Stacey Copeland: Yeah. Even though you’re making it for the TRU community, a lot of the topics are very applicable to literally anyone at any university at this particular point in life, especially if you’re moving from, you know, working at home and working through COVID transitions at universities. There’s a lot of really great conversations happening, and I was just listening to your overcoming apathy episode, which is just, you. It’s one of those rare moments where we get the featuring just Brenna moments. You know, you hear this in your more personal podcast with your friend Joe, Hazel&Katniss&Harry&Starr, but it’s a bit more unique to hear someone being so open and honest about where they’re at in life in a podcast that’s made within the university institution. So I was curious to hear, you know? More about that decision of really opening yourself up and being honest in this space within the confines of the university community.

Brenna Clarke Gray: Yeah, it’s a choice. I really strive to achieve a level of vulnerability. You know, everything is like a performance of one’s identity, right? There are like only certain aspects we show in different places. But I do think that when you work in faculty support, the least useful thing you can be is perfect because people need a foothold into asking for support. Asking for support is really hard to do and teaching is this strange beast because on the one hand, it’s obviously a very public performance. You look, you are out there and you are teaching and you have no control really over who’s paying a ticket to come in and see you do your thing. So it’s very public, but it’s also deeply, profoundly personal the choices we make in the classroom. They say a lot about who we are as people and what we value and asking for help with that, especially in a post-secondary context where it’s like most of us have no training, right? Most of us are not trained educators. We are subject matter experts and someone just decided that subject matter experts should be good teachers based on nothing. It’s this very strange thing. And so to then ask for support with that, with this skill set that you’re supposed to just kind of have and that is so personal, like, that’s hard.

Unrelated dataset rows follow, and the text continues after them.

File: src/rtl/tone_synth_pkg.sv
// Shared definitions for the tone synthesizer: waveform encoding, default
// parameter values and the I2S clock-divider arithmetic.
package tone_synth_pkg;

  typedef enum logic [1:0] {
    WAVE_SQUARE = 2'd0,
    WAVE_SAW    = 2'd1,
    WAVE_TRI    = 2'd2,
    WAVE_SILENT = 2'd3
  } wave_t;

  localparam int DEF_REF_CLK     = 18432000;
  localparam int DEF_SAMPLE_RATE = 48000;
  localparam int DEF_DATA_WIDTH  = 16;
  localparam int DEF_CH_NUM      = 4;
  localparam int DEF_ACC_WIDTH   = 16;

  // Master clocks per BCK half period.
  function automatic int calc_half(input int ref_clk, input int sample_rate, input int data_width);
    return ref_clk / (sample_rate * data_width * 4);
  endfunction

  // Master clocks per frame: two slots of data_width BCK periods each.
  function automatic int calc_frame_clks(input int half, input int data_width);
    return 2 * half * 2 * data_width;
  endfunction

  // Per-voice width that leaves headroom so the mix can never overflow.
  function automatic int calc_voice_width(input int data_width, input int ch_num);
    return data_width - $clog2(ch_num);
  endfunction

endpackage

File: src/rtl/tone_synth_i2s_voice.sv
// One synthesizer voice: phase accumulator plus waveform decode.
// Optional per-voice volume is enabled with TONE_SYNTH_VOLUME_EN.
module tone_voice
  import tone_synth_pkg::*;
#(
  parameter int ACC_WIDTH = DEF_ACC_WIDTH,
  parameter int VW        = DEF_DATA_WIDTH - 2
) (
  input  logic                 iCLK_18_4,
  input  logic                 iRST_N,
  input  logic                 frame_tick,
  input  logic                 en,
  input  logic [ACC_WIDTH-1:0] f,
  input  logic [1:0]           wave,
`ifdef TONE_SYNTH_VOLUME_EN
  input  logic [3:0]           vol,
`endif
  output logic signed [VW-1:0] value
);

  logic [ACC_WIDTH-1:0] phase_q;
  logic [VW-1:0]        top;
  logic [VW-2:0]        fold;
  logic [VW-1:0]        dbl;
  logic signed [VW-1:0] raw;

  // Advance the phase once per frame; a disabled voice restarts from zero.
  always_ff @(posedge iCLK_18_4 or negedge iRST_N) begin
    if (!iRST_N) begin
      phase_q <= '0;
    end else if (frame_tick) begin
      phase_q <= en ? phase_q + f : '0;
    end
  end

  if (ACC_WIDTH >= VW) begin : g_top
    assign top = phase_q[ACC_WIDTH-1 -: VW];
  end else begin : g_top_pad
    assign top = {phase_q, {(VW-ACC_WIDTH){1'b0}}};
  end

  // Decode the waveform from the top phase bits into a signed sample.
  always_comb begin
    fold = top[VW-1] ? ~top[VW-2:0] : top[VW-2:0];
    dbl  = {fold, 1'b0};
    raw  = '0;
    case (wave_t'(wave))
      WAVE_SQUARE: raw = top[VW-1] ? {1'b1, {(VW-1){1'b0}}} : {1'b0, {(VW-1){1'b1}}};
      WAVE_SAW:    raw = {~top[VW-1], top[VW-2:0]};
      WAVE_TRI:    raw = {~dbl[VW-1], dbl[VW-2:0]};
      default:     raw = '0;
    endcase
  end

`ifdef TONE_SYNTH_VOLUME_EN
  logic signed [VW+3:0] prod;

  // Scale by vol/16 with an arithmetic shift so negative samples stay negative.
  always_comb begin
    prod  = (VW+4)'(raw) * (VW+4)'($signed({1'b0, vol}));
    value = en ? VW'(prod >>> 4) : '0;
  end
`else
  // Full-amplitude output; a disabled voice contributes nothing.
  always_comb begin
    value = en ? raw : '0;
  end
`endif

endmodule

File: src/rtl/tone_synth_i2s.sv
// Multi-voice tone synthesizer with a left-justified I2S master transmitter.
// The mono mix is duplicated into both slots. Defining TONE_SYNTH_VOLUME_EN
// adds the per-voice ch_vol port.
module tone_synth_i2s
  import tone_synth_pkg::*;
#(
  parameter int REF_CLK     = DEF_REF_CLK,
  parameter int SAMPLE_RATE = DEF_SAMPLE_RATE,
  parameter int DATA_WIDTH  = DEF_DATA_WIDTH,
  parameter int CH_NUM      = DEF_CH_NUM,
  parameter int ACC_WIDTH   = DEF_ACC_WIDTH
) (
  input  logic                          iCLK_18_4,
  input  logic                          iRST_N,
  input  logic [CH_NUM-1:0]             ch_en,
  input  logic [CH_NUM*ACC_WIDTH-1:0]   ch_f,
  input  logic [CH_NUM*2-1:0]           ch_wave,
`ifdef TONE_SYNTH_VOLUME_EN
  input  logic [CH_NUM*4-1:0]           ch_vol,
`endif
  output logic                          oAUD_BCK,
  output logic                          oAUD_LRCK,
  output logic                          oAUD_DATA,
  output logic                          sample_strobe
);

  localparam int HALF = calc_half(REF_CLK, SAMPLE_RATE, DATA_WIDTH);
  localparam int VW   = calc_voice_width(DATA_WIDTH, CH_NUM);
  localparam int HCW  = (HALF > 1) ? $clog2(HALF) : 1;
  localparam int BCW  = $clog2(2 * DATA_WIDTH);

  logic [HCW-1:0]         half_cnt;
  logic [BCW-1:0]         bit_cnt;
  logic [BCW-1:0]         next_bit_cnt;
  logic [DATA_WIDTH-1:0]  shift_q;
  logic [DATA_WIDTH-1:0]  sample_q;
  logic                   half_done;
  logic                   fall_evt;
  logic                   frame_tick;
  logic signed [DATA_WIDTH-1:0] mix;
  logic signed [VW-1:0]   voice_val [CH_NUM];

  assign half_done  = (half_cnt == HCW'(HALF - 1));
  assign fall_evt   = half_done && oAUD_BCK;
  assign frame_tick = fall_evt && (bit_cnt == BCW'(2 * DATA_WIDTH - 1));
  assign oAUD_DATA  = shift_q[DATA_WIDTH-1];

  for (genvar i = 0; i < CH_NUM; i++) begin : g_voice
    tone_voice #(
      .ACC_WIDTH(ACC_WIDTH),
      .VW       (VW)
    ) u_voice (
      .iCLK_18_4 (iCLK_18_4),
      .iRST_N    (iRST_N),
      .frame_tick(frame_tick),
      .en        (ch_en[i]),
      .f         (ch_f[i*ACC_WIDTH +: ACC_WIDTH]),
      .wave      (ch_wave[i*2 +: 2]),
`ifdef TONE_SYNTH_VOLUME_EN
      .vol       (ch_vol[i*4 +: 4]),
`endif
      .value     (voice_val[i])
    );
  end

  // Sign-extended sum of all voices; voice width leaves room for CH_NUM terms.
  always_comb begin
    mix = '0;
    for (int i = 0; i < CH_NUM; i++) begin
      mix = mix + DATA_WIDTH'(voice_val[i]);
    end
  end

  // Bit counter wraps explicitly so non-power-of-two frames also work.
  always_comb begin
    next_bit_cnt = (bit_cnt == BCW'(2 * DATA_WIDTH - 1)) ? '0 : bit_cnt + 1'b1;
  end

  // Bit clock divider: toggle BCK every HALF master clocks.
  always_ff @(posedge iCLK_18_4 or negedge iRST_N) begin
    if (!iRST_N) begin
      half_cnt <= '0;
      oAUD_BCK <= 1'b0;
    end else if (half_done) begin
      half_cnt <= '0;
      oAUD_BCK <= ~oAUD_BCK;
    end else begin
      half_cnt <= half_cnt + 1'b1;
    end
  end

  // On each BCK falling event: advance slot position, update LRCK and shift data.
  always_ff @(posedge iCLK_18_4 or negedge iRST_N) begin
    if (!iRST_N) begin
      bit_cnt       <= '0;
      oAUD_LRCK     <= 1'b0;
      shift_q       <= '0;
      sample_q      <= '0;
      sample_strobe <= 1'b0;
    end else begin
      sample_strobe <= frame_tick;
      if (fall_evt) begin
        bit_cnt   <= next_bit_cnt;
        oAUD_LRCK <= (next_bit_cnt >= BCW'(DATA_WIDTH));
        if (frame_tick) begin
          shift_q  <= mix;
          sample_q <= mix;
        end else if (next_bit_cnt == BCW'(DATA_WIDTH)) begin
          shift_q <= sample_q;
        end else begin
          shift_q <= {shift_q[DATA_WIDTH-2:0], 1'b0};
        end
      end
    end
  end

endmodule

File: config.mk
export PLATFORM = sky130hd
export DESIGN_NAME = tone_synth_i2s
export DESIGN_NICKNAME = d
export VERILOG_FILES = /design/src/rtl/tone_synth_pkg.sv /design/src/rtl/tone_synth_i2s_voice.sv /design/src/rtl/tone_synth_i2s.sv
export SDC_FILE = /design/constraint.sdc
export NUM_CORES = 1
export LEC_CHECK = 0
export ABC_AREA = 1
export CAP_MARGIN = 20
export CORE_MARGIN = 2
export CORE_UTILIZATION = 60
export DETAILED_ROUTE_END_ITERATION = 12
export GPL_TIMING_DRIVEN = 1
export PLACE_DENSITY = 0.82
export SLEW_MARGIN = 5
export SYNTH_ARGS = -nofsm -noshare
export SYNTH_HDL_FRONTEND = slang
export SYNTH_SLANG_ARGS = --single-unit
export TNS_END_PERCENT = 50
File: constraint.sdc
create_clock -name iCLK_18_4 -period 5.1 [get_ports iCLK_18_4]
set_clock_uncertainty 0.05 [all_clocks]
set_input_delay 1.02 -clock iCLK_18_4 [delete_from_list [all_inputs] [get_ports iCLK_18_4]]
set_output_delay 1.02 -clock iCLK_18_4 [all_outputs]
set_load 0.01 [all_outputs]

And so I’ve always taken it really seriously. The power that vulnerability has to make that safer for folks to come and ask for help. It sounds weird to say it’s like a calculated decision, but it is. Ultimately, it’s a choice that I make to be open about the things that I struggle with because I think it has value for others. I did sort of halfway through the pandemic, kind of look at my body of work in the last couple of years and realise, like at some point, just like performing my shortcomings on the internet became like my scholarly practise. Which is kind of a weird place to be, as I know I’m about to approach going up for tenure, and that’s a little bit scary because I can articulate to you what I think the value is, but much like the work that we’re doing with Amplify, we can articulate the value of it. Will the institution respond back in kind like we don’t know yet? And I also don’t know yet if the institution will see the value that I see in the power of vulnerability. I don’t know. It’s a risk, but I think it’s a worthwhile one.

Stacey Copeland: This is what I think is most exciting about your work. And in following you on Twitter, you get a taste of that, but you get kind of the full meal of it with the podcast, right? So –

Brenna Clarke Gray:  It’s a lot of Brenna (laughs)

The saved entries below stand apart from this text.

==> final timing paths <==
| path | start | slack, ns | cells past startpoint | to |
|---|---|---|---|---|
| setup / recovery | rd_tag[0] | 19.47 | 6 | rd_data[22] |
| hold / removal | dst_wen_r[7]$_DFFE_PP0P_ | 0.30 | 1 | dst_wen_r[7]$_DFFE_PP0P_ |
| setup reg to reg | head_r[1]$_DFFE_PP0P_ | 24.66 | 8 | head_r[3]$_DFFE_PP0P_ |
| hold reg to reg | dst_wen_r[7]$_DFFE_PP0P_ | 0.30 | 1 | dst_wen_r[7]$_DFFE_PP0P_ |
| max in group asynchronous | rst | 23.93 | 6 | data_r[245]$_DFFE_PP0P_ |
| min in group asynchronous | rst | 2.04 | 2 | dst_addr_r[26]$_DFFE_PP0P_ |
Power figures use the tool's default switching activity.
<file path="config.mk">
export PLATFORM = sky130hd
export DESIGN_NAME = seg_scan_decoder
export DESIGN_NICKNAME = d
export VERILOG_FILES = /design/src/rtl/seg_scan_decoder.sv
export SDC_FILE = /design/constraint.sdc
export NUM_CORES = 1
export LEC_CHECK = 0
export CAP_MARGIN = 20
export CORE_ASPECT_RATIO = 0.9
export CORE_MARGIN = 10
export CORE_UTILIZATION = 45
export CTS_CLUSTER_SIZE = 28
export DETAILED_ROUTE_END_ITERATION = 12
export PLACE_DENSITY = 0.68
export SLEW_MARGIN = 15
export SYNTH_ARGS = -nofsm -noshare
export SYNTH_HDL_FRONTEND = slang
export SYNTH_SLANG_ARGS = --single-unit
</file>
<file path="constraint.sdc">
create_clock -name clock -period 3.04 [get_ports clock]
set_clock_uncertainty 0.15 [all_clocks]
set_input_delay 0.608 -clock clock [delete_from_list [all_inputs] [get_ports clock]]
set_output_delay 0.608 -clock clock [all_outputs]
set_load 0.01 [all_outputs]
</file>
[src/rtl/l1_req_seq.sv]
// ---------------------------------------------------------------------------
// l1_req_seq -- CPU-side request sequencer for one L1 cache.
//
// Takes one CPU request at a time, strobes a tag/state lookup, then uses the
// lookup status to run the snoop-bus handshake: a posted victim writeback
// when the victim is MODIFIED, followed by RD/RFO/INV. It waits for the
// surrounding response, with a timeout and a bounded number of reissues,
// then commits the block-state update and answers the CPU. The state
// register is exported on req_curSt for the block-state/next-request
// decoder.
//
// Ports
//   clk, rst_n          clock, asynchronous active-low reset
//   cpu_req_valid/ready CPU request handshake (ready only in REQ_IDLE)
//   lkup_en             one-cycle lookup strobe, same cycle as acceptance
//   lkup_done           lookup result valid (req_status, blk_curSt, init_sdreq)
//   req_status[3:0]     one-hot {wr miss, rd miss, wr hit, rd hit}
//   blk_curSt[2:0]      MESI state of the target/victim block
//   init_sdreq[2:0]     downstream request type chosen by the decoder
//   req_curSt[2:0]      sequencer state
//   sdreq_valid/type    downstream request, type held while stalled
//   sdreq_ready         downstream accept
//   sursp_valid/rsp     surrounding response
//   blk_we              one-cycle block-state/data commit strobe
//   cpu_rsp_valid/err   one-cycle CPU response; err marks retry exhaustion
//                       or an unusable lookup status
// ---------------------------------------------------------------------------
module l1_req_seq #(
    parameter int TMO_W     = 8,
    parameter int TMO_MAX   = 200,
    parameter int MAX_RETRY = 3
) (
    input  logic       clk,
    input  logic       rst_n,
    input  logic       cpu_req_valid,
    output logic       cpu_req_ready,
    output logic       lkup_en,
    input  logic       lkup_done,
    input  logic [3:0] req_status,
    input  logic [2:0] blk_curSt,
    input  logic [2:0] init_sdreq,
    output logic [2:0] req_curSt,
    output logic       sdreq_valid,
    output logic [2:0] sdreq_type,
    input  logic       sdreq_ready,
    input  logic       sursp_valid,
    input  logic [2:0] sursp_rsp,
    output logic       blk_we,
    output logic       cpu_rsp_valid,
    output logic       cpu_rsp_err
);

    // Downstream request types
    localparam logic [2:0] SDREQ_RD  = 3'd1;
    localparam logic [2:0] SDREQ_RFO = 3'd2;
    localparam logic [2:0] SDREQ_INV = 3'd3;
    localparam logic [2:0] SDREQ_WB  = 3'd4;

    // Surrounding response codes
    localparam logic [2:0] SURSP_SNOOP = 3'd1;
    localparam logic [2:0] SURSP_FETCH = 3'd2;
    localparam logic [2:0] SURSP_OKAY  = 3'd3;

    // MESI block states
    localparam logic [2:0] MESI_I = 3'd0;
    localparam logic [2:0] MESI_S = 3'd1;
    localparam logic [2:0] MESI_E = 3'd2;
    localparam logic [2:0] MESI_M = 3'd3;

    localparam int RTY_W = (MAX_RETRY < 1) ? 1 : $clog2(MAX_RETRY + 1);
    localparam logic [RTY_W-1:0] RTY_LIM  = RTY_W'(MAX_RETRY);
    // tmo_q counts completed WAIT cycles; the cycle in which the count
    // would reach TMO_MAX is the timeout cycle.
    localparam logic [TMO_W-1:0] TMO_LAST = TMO_W'(TMO_MAX - 1);

    typedef enum logic [2:0] {
        REQ_IDLE      = 3'd0,
        REQ_LKUP      = 3'd1,
        REQ_WB        = 3'd2,
        REQ_SDREQ     = 3'd3,
        REQ_WAIT      = 3'd4,
        REQ_RSP_CURSP = 3'd5,
        REQ_ERR       = 3'd6
    } req_st_t;

    req_st_t          state, state_nxt;
    logic [2:0]       type_q;
    logic [RTY_W-1:0] rty_q;
    logic [TMO_W-1:0] tmo_q;

    logic status_ok;
    logic rd_hit, wr_hit, miss;
    logic rsp_ok;
    logic tmo_exp;

    // Exactly one status bit must be set for the lookup to be usable.
    assign status_ok = (req_status != 4'b0000) &&
                       ((req_status & (req_status - 4'd1)) == 4'b0000);
    assign rd_hit    = req_status[0];
    assign wr_hit    = req_status[1];
    assign miss      = req_status[2] | req_status[3];

    // Only a recognised response code completes the wait; anything else is
    // treated as no response and the timeout keeps running.
    assign rsp_ok  = sursp_valid &&
                     ((sursp_rsp == SURSP_SNOOP) ||
                      (sursp_rsp == SURSP_FETCH) ||
                      (sursp_rsp == SURSP_OKAY));
    assign tmo_exp = (tmo_q >= TMO_LAST);

    // ---------------- state register ----------------
    always_ff @(posedge clk or negedge rst_n) begin
        if (!rst_n) begin
            state <= REQ_IDLE;
        end else begin
            state <= state_nxt;
        end
    end

    // ---------------- next state / outputs ----------------
    always_comb begin
        state_nxt     = state;
        cpu_req_ready = 1'b0;
        lkup_en       = 1'b0;
        sdreq_valid   = 1'b0;
        sdreq_type    = 3'd0;
        blk_we        = 1'b0;
        cpu_rsp_valid = 1'b0;
        cpu_rsp_err   = 1'b0;

        case (state)
            REQ_IDLE: begin
                // Gated by rst_n so ready is low while reset is held.
                cpu_req_ready = rst_n;
                if (cpu_req_valid && rst_n) begin
                    lkup_en   = 1'b1;
                    state_nxt = REQ_LKUP;
                end
            end

            REQ_LKUP: begin
                if (lkup_done) begin
                    if (!status_ok) begin
                        state_nxt = REQ_ERR;
                    end else if (rd_hit) begin
                        state_nxt = REQ_RSP_CURSP;
                    end else if (wr_hit) begin
                        // A shared line must be invalidated elsewhere first.
                        state_nxt = (blk_curSt == MESI_S) ? REQ_SDREQ : REQ_RSP_CURSP;
                    end else if (miss) begin
                        state_nxt = (blk_curSt == MESI_M) ? REQ_WB : REQ_SDREQ;
                    end else begin
                        state_nxt = REQ_ERR;
                    end
                end
            end

            REQ_WB: begin
                sdreq_valid = 1'b1;
                sdreq_type  = SDREQ_WB;
                // Writeback is posted: no response is awaited.
                if (sdreq_ready) begin
                    state_nxt = REQ_SDREQ;
                end
            end

            REQ_SDREQ: begin
                sdreq_valid = 1'b1;
                sdreq_type  = type_q;
                if (sdreq_ready) begin
                    state_nxt = REQ_WAIT;
                end
            end

            REQ_WAIT: begin
                // Response beats timeout when both land in the same cycle.
                if (rsp_ok) begin
                    state_nxt = REQ_RSP_CURSP;
                end else if (tmo_exp) begin
                    state_nxt = (rty_q < RTY_LIM) ? REQ_SDREQ : REQ_ERR;
                end
            end

            REQ_RSP_CURSP: begin
                blk_we        = 1'b1;
                cpu_rsp_valid = 1'b1;
                state_nxt     = REQ_IDLE;
            end

            REQ_ERR: begin
                cpu_rsp_valid = 1'b1;
                cpu_rsp_err   = 1'b1;
                state_nxt     = REQ_IDLE;
            end

            default: begin
                state_nxt = REQ_IDLE;
            end
        endcase
    end

    assign req_curSt = state;

    // ---------------- latched request type ----------------
    always_ff @(posedge clk or negedge rst_n) begin
        if (!rst_n) begin
            type_q <= SDREQ_RD;
        end else if ((state == REQ_LKUP) && lkup_done) begin
            type_q <= init_sdreq;
        end
    end

    // ---------------- retry counter ----------------
    always_ff @(posedge clk or negedge rst_n) begin
        if (!rst_n) begin
            rty_q <= '0;
        end else if (state == REQ_IDLE) begin
            rty_q <= '0;
        end else if ((state == REQ_WAIT) && !rsp_ok && tmo_exp && (rty_q < RTY_LIM)) begin
            rty_q <= rty_q + 1'b1;
        end
    end

    // ---------------- timeout counter (saturating) ----------------
    always_ff @(posedge clk or negedge rst_n) begin
        if (!rst_n) begin
            tmo_q <= '0;
        end else if ((state == REQ_SDREQ) && sdreq_ready) begin
            tmo_q <= '0;
        end else if ((state == REQ_WAIT) && (tmo_q != {TMO_W{1'b1}})) begin
            tmo_q <= tmo_q + 1'b1;
        end
    end

    // MESI_I and MESI_E are named for readers of the decode above; only
    // S and M steer the sequencer.
    logic unused_mesi;
    assign unused_mesi = ^{MESI_I, MESI_E, SDREQ_RFO, SDREQ_INV};

endmodule
**config.mk**
```make
export PLATFORM = sky130hd
export DESIGN_NAME = mem_responder_flat
export DESIGN_NICKNAME = d
export VERILOG_FILES = /design/src/rtl/mem_responder_pkg.sv /design/src/rtl/mem_responder_if.sv /design/src/rtl/mem_responder_io_fifo.sv /design/src/rtl/mem_responder.sv /design/src/flat_wrapper.sv
export SDC_FILE = /design/constraint.sdc
export NUM_CORES = 1
export LEC_CHECK = 0
export CAP_MARGIN = 20
export CORE_ASPECT_RATIO = 0.6
export CORE_MARGIN = 2
export CORE_UTILIZATION = 43
export CTS_CLUSTER_SIZE = 24
export DETAILED_ROUTE_END_ITERATION = 7
export PLACE_DENSITY = 0.66
export REMOVE_ABC_BUFFERS = 1
export SLEW_MARGIN = 20
export SYNTH_ARGS = -nofsm -noshare
export SYNTH_HDL_FRONTEND = slang
export SYNTH_SLANG_ARGS = --single-unit
```
**constraint.sdc**
```tcl
create_clock -name clk -period 4.33 [get_ports clk]
set_input_delay 0.6495 -clock clk [delete_from_list [all_inputs] [get_ports clk]]
set_output_delay 0.6495 -clock clk [all_outputs]
set_load 0.03 [all_outputs]
```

Stacey Copeland: Yeah, you know (laughs) go check Brenna out on Twitter, you can get a taste of it and then jump into the you got this podcast for the full for the full meal. I also am very interested in ethics of care and what it means to bring your own position positionally the particular context we’re in and bring that into critiquing the institution that we’re working in. So of course, this would apply, and I would be excited to listen to it, but I think I think this kind of conversation is perfect for this moment and long overdue. The COVID-19 scenario, I think, brought a lot of this out for other folks who weren’t initially interested in ideas of care and initially interested in vulnerability and mental health in the university space in the same way. Beyond, you know, the one-hour weekly yoga or the one-hour free mental health workshop each term, but having more ongoing, fruitful conversations with each other. How has the feedback been with the You Got This! podcast so far?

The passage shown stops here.